For each line in the material below that holds "counters", copy that line.
----- Data for processing
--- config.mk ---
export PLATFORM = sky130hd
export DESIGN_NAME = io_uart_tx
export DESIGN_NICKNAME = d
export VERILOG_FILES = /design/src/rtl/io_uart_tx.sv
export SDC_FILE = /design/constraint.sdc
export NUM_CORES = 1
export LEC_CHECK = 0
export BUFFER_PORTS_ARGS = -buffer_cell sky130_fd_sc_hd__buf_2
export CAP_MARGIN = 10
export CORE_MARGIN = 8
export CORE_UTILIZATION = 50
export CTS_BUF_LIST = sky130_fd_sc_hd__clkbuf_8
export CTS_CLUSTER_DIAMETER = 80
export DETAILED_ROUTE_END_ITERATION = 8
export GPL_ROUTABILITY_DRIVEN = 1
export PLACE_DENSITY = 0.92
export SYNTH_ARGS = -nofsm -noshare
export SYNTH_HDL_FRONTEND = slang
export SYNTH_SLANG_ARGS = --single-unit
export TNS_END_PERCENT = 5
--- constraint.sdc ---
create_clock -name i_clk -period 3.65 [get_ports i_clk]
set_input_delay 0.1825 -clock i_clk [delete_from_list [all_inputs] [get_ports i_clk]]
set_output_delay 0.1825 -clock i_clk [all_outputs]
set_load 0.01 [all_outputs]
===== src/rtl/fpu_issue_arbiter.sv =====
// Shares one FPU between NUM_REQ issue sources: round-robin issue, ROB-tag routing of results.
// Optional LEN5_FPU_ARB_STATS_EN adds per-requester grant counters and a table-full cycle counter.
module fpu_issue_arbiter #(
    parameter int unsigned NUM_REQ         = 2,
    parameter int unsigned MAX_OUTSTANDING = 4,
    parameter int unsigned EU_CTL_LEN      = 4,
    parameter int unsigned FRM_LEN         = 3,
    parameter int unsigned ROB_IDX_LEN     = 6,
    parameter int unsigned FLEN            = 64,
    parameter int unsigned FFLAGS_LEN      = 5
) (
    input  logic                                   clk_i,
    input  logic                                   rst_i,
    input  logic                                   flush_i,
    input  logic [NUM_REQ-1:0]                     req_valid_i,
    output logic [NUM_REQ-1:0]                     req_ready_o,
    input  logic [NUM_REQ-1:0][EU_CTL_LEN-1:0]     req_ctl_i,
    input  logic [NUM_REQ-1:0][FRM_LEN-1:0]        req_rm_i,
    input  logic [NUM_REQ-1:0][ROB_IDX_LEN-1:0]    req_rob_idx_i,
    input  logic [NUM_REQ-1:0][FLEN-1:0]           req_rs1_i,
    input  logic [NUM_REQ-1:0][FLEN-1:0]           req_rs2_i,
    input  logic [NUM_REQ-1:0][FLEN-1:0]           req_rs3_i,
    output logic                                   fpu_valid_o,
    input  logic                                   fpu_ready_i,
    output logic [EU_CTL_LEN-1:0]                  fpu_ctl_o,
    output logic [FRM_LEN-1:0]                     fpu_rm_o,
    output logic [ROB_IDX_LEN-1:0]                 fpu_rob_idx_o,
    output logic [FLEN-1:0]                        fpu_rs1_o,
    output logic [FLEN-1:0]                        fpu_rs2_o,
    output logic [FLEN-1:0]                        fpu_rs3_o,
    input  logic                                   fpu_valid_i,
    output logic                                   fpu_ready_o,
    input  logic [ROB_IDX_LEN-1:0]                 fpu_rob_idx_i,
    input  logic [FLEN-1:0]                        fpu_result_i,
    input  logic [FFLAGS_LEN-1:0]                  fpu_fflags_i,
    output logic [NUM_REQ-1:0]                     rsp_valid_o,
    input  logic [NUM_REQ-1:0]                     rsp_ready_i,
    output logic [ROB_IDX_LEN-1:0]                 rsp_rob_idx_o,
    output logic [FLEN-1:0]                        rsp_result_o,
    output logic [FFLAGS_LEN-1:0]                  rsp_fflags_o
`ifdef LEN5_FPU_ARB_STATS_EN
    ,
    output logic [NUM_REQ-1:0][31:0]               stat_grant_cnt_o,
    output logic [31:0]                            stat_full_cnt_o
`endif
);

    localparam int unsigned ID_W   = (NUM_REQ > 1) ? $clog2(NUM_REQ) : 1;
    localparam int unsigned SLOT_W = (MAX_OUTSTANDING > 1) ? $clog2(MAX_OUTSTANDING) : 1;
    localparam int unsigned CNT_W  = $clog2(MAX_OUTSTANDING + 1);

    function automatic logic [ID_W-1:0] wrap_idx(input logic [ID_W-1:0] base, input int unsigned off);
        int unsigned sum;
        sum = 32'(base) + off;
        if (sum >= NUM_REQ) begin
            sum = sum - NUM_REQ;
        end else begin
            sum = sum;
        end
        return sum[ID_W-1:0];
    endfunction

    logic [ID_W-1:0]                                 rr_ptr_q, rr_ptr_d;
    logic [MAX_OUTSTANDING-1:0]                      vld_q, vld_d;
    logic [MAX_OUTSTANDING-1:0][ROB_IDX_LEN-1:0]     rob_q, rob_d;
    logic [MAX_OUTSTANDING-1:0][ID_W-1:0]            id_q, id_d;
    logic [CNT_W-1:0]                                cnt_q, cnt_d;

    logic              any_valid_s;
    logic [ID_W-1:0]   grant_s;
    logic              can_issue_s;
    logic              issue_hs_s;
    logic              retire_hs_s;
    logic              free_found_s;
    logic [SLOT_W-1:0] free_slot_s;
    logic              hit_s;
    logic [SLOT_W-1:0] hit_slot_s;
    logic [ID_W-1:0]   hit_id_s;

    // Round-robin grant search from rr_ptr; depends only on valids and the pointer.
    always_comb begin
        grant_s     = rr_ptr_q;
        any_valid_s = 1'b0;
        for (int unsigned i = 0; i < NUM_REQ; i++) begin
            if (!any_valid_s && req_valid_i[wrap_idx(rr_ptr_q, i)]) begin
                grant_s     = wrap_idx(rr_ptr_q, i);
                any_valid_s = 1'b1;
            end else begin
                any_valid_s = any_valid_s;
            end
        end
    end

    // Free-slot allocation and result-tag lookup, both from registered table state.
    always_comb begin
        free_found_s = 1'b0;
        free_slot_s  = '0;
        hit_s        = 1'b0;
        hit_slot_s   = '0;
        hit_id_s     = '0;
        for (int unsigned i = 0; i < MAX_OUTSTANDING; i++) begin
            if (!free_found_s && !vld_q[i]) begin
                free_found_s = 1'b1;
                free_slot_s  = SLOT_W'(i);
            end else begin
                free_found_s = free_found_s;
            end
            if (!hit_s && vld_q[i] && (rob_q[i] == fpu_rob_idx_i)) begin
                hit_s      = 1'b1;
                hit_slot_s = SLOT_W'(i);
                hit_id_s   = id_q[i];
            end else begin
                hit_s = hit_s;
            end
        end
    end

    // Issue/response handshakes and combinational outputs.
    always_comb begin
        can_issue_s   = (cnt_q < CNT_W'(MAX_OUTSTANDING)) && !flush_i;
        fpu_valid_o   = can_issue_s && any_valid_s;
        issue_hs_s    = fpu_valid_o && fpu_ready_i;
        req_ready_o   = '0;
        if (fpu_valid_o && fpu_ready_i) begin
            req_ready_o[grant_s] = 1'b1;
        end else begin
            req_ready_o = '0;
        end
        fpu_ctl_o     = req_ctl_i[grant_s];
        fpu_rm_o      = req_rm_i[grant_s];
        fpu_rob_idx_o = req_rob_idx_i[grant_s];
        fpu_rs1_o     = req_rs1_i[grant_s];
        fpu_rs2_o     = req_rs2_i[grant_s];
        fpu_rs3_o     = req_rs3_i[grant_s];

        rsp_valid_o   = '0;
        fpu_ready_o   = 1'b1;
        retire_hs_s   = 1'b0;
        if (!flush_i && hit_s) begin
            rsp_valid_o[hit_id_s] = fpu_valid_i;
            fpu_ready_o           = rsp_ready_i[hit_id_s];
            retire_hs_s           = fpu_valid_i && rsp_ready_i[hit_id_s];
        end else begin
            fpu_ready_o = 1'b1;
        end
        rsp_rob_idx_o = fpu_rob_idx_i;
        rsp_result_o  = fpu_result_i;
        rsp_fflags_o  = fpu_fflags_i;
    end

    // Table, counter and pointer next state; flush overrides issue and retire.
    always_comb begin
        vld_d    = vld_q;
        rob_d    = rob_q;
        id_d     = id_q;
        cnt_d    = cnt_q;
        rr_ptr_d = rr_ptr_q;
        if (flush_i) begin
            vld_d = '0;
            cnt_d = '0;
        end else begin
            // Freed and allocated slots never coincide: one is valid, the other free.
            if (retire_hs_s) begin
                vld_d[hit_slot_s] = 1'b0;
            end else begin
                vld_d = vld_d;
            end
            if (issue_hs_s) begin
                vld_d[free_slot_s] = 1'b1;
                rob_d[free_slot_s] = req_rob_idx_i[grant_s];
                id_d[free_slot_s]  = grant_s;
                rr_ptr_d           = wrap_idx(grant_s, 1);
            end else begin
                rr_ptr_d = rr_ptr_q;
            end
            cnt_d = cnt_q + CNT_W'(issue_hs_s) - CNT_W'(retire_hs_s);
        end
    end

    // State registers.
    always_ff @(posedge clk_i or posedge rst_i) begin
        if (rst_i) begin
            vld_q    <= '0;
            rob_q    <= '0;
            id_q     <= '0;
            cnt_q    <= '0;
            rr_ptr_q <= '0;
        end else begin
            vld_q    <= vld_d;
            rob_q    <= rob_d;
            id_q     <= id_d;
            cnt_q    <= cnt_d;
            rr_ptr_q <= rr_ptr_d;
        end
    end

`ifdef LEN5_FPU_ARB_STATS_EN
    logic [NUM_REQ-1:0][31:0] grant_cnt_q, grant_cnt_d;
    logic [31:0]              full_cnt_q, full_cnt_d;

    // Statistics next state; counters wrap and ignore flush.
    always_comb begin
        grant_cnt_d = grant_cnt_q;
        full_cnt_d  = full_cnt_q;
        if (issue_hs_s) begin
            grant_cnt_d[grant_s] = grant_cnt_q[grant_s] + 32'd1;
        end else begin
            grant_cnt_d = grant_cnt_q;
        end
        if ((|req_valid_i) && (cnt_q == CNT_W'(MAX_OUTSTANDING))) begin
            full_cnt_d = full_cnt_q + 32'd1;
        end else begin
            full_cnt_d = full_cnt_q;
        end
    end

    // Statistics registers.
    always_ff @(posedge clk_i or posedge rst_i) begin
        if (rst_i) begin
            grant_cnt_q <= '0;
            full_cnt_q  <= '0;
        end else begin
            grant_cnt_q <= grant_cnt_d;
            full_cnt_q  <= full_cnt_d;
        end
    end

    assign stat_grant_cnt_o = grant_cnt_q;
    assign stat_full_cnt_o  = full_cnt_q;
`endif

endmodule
----------
Your response
// Optional LEN5_FPU_ARB_STATS_EN adds per-requester grant counters and a table-full cycle counter.
    // Statistics next state; counters wrap and ignore flush.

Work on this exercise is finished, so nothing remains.